Questions that need to be answered
- While these developments are encouraging, several questions will need to be answered for this vaccine development to move further.
- Triggering immune response safely: Although it is quite evident that humans mount a strong immune response and clear the viral load, the nature of the immune response and how to trigger it safely through vaccination will be key questions to address.
- Duration of the acquired immunity: How long the acquired immunity in humans will last is another important question to be asked before experimental vaccines move forward.
- We will need to know this because if the immunity is transient, then humans will be susceptible to reinfections.
- Ensuring no disease enhancement: Before moving to Phase-II trials in a large number of healthy volunteers, we also have to ensure that the immune response induced by vaccination does not lead to any disease enhancement.
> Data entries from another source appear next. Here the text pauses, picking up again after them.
File: src/rtl/uart_pkg.sv
// Shared UART definitions for the Pong host link.
// Holds the transmitter FSM state encoding and the default bit period
// (25 MHz / 115200), which the UART receiver also uses.
package uart_pkg;

  localparam int unsigned CLKS_PER_BIT_DEFAULT = 217;

  typedef enum logic [1:0] {
    IDLE  = 2'd0,
    START = 2'd1,
    DATA  = 2'd2,
    STOP  = 2'd3
  } tx_state_t;

endpackage

File: src/rtl/sync_byte_fifo.sv
// Synchronous byte FIFO with first-word-fall-through read data.
// Ports:
//   clk, rst       - clock, synchronous active-high reset (empties the FIFO)
//   wr_en, wr_data - write request; ignored when full
//   full           - count == DEPTH
//   rd_en, rd_data - pop request; rd_data is the head, valid whenever !empty
//   empty          - count == 0
//   count          - number of stored bytes
// A write is judged against the count before any same-cycle pop, so a write
// at full is dropped even if a pop frees a slot in the same cycle.
module sync_byte_fifo #(
  parameter int unsigned DEPTH = 16
) (
  input  logic                     clk,
  input  logic                     rst,
  input  logic                     wr_en,
  input  logic [7:0]               wr_data,
  output logic                     full,
  input  logic                     rd_en,
  output logic [7:0]               rd_data,
  output logic                     empty,
  output logic [$clog2(DEPTH):0]   count
);

  localparam int unsigned AW = $clog2(DEPTH);
  localparam int unsigned CW = AW + 1;

  logic [7:0]    mem [DEPTH];
  logic [AW-1:0] wr_ptr;
  logic [AW-1:0] rd_ptr;
  logic [CW-1:0] cnt;
  logic          wr_ok;
  logic          rd_ok;

  always_comb begin
    full    = (cnt == CW'(DEPTH));
    empty   = (cnt == '0);
    wr_ok   = wr_en && !full;
    rd_ok   = rd_en && !empty;
    rd_data = mem[rd_ptr];
    count   = cnt;
  end

  always_ff @(posedge clk) begin
    if (rst) begin
      wr_ptr <= '0;
      rd_ptr <= '0;
      cnt    <= '0;
    end else begin
      if (wr_ok) wr_ptr <= wr_ptr + 1'b1;
      if (rd_ok) rd_ptr <= rd_ptr + 1'b1;
      cnt <= cnt + CW'(wr_ok) - CW'(rd_ok);
    end
  end

  always_ff @(posedge clk) begin
    if (wr_ok && !rst) mem[wr_ptr] <= wr_data;
  end

endmodule
File: src/rtl/mem_wb_stage_load_ext.sv
// mem_wb_stage_load_ext: picks the byte/half lane of a loaded word and sign/zero extends it
module mem_wb_stage_load_ext
  import mem_wb_stage_pkg::*;
#(
  parameter bit LITTLE_END = 1'b1
) (
  input  logic [31:0] rdata_i,
  input  logic [1:0]  addr_lo_i,
  input  logic [2:0]  ld_type_i,
  output logic [31:0] data_o
);

  logic [1:0]  b_lane;
  logic        h_lane;
  logic [7:0]  b;
  logic [15:0] h;

  // big-endian lanes are the mirror image of little-endian ones
  assign b_lane = LITTLE_END ? addr_lo_i : ~addr_lo_i;
  assign h_lane = LITTLE_END ? addr_lo_i[1] : ~addr_lo_i[1];
  assign b = b_lane == 2'd0 ? rdata_i[7:0] :
             b_lane == 2'd1 ? rdata_i[15:8] :
             b_lane == 2'd2 ? rdata_i[23:16] : rdata_i[31:24];
  assign h = h_lane ? rdata_i[31:16] : rdata_i[15:0];

  // unknown load types fall back to a full word
  always_comb
    data_o = ld_type_i == LD_LH  ? {{16{h[15]}}, h} :
             ld_type_i == LD_LHU ? {16'h0, h} :
             ld_type_i == LD_LB  ? {{24{b[7]}}, b} :
             ld_type_i == LD_LBU ? {24'h0, b} : rdata_i;

endmodule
Repurposing the already available drugs
- Therapeutic interventions, not only for curing severe cases of the disease but also for protecting all front-line healthcare workers, are urgently needed.
- Using already approved drugs: Since developing new drugs is a complex and lengthy process, scientists and pharmaceutical companies have rushed to investigate and use drugs that have already been approved by regulatory authorities.
- Using available molecular and structural biology information on the virus, a group of scientists have analysed all interactions of the viral proteins with human proteins that are crucial for the virus to enter human cells and use the host cell machinery to rapidly reproduce itself.
- Of the nearly 70 short-listed molecules that may interrupt these key interactions, 24 happen to be already approved drugs which can now be tested in laboratory animal models as well as humans.
- However, the re-purposing of several drugs, alone or in combinations to treat COVID-19 patients, have already been reported.
- More confusion than hope: There are many success stories of curing patients of COVID-19 doing the rounds in different parts of the world, but these have managed to create more confusion than hope.
- Without any appropriate controls, careful dosing and safety concerns, such small experiments can only do more harm than good.
Controlled randomised trials
- Given the urgency of finding a cure, it is absolutely necessary to find out unequivocally what works well and what does not. For that conducting carefully controlled randomised trials is the only way to go.
- In a welcome move, the WHO has announced clinical trials called the ‘Solidarity Project’.
- Under this project four drugs or drug, combinations will be tested in many countries around the world.
- These candidates include the anti-Ebola drug, Remdesivir, Chloroquine, anti-HIV drugs, and the Ritonavir/Lopinavir combination, with or without Interferon-beta.
- The European counterpart of the trial, Discovery, will conduct these trials in countries including France, Spain, Germany and the U.K.
- The pharma company Roche has also decided to initiate large, randomised Phase-III trials of its arthritis drug Actemra for its safety and efficacy in adult patients with severe COVID-19 pneumonia.
- It is complex and tedious to conduct randomised, large multi-centric trials.
- Quickly getting all the stakeholders together is laudable and underscores the notion that everyone needs to fight the deadly virus together. Hopefully, these trials will lead to tangible drug therapies against COVID-19.
It is most heartening to see scientists in academia and industrial partners coming together to fight a monumental public health crisis. The battle between pathogens and humans will continue but let us hope that we win the present one sooner than later.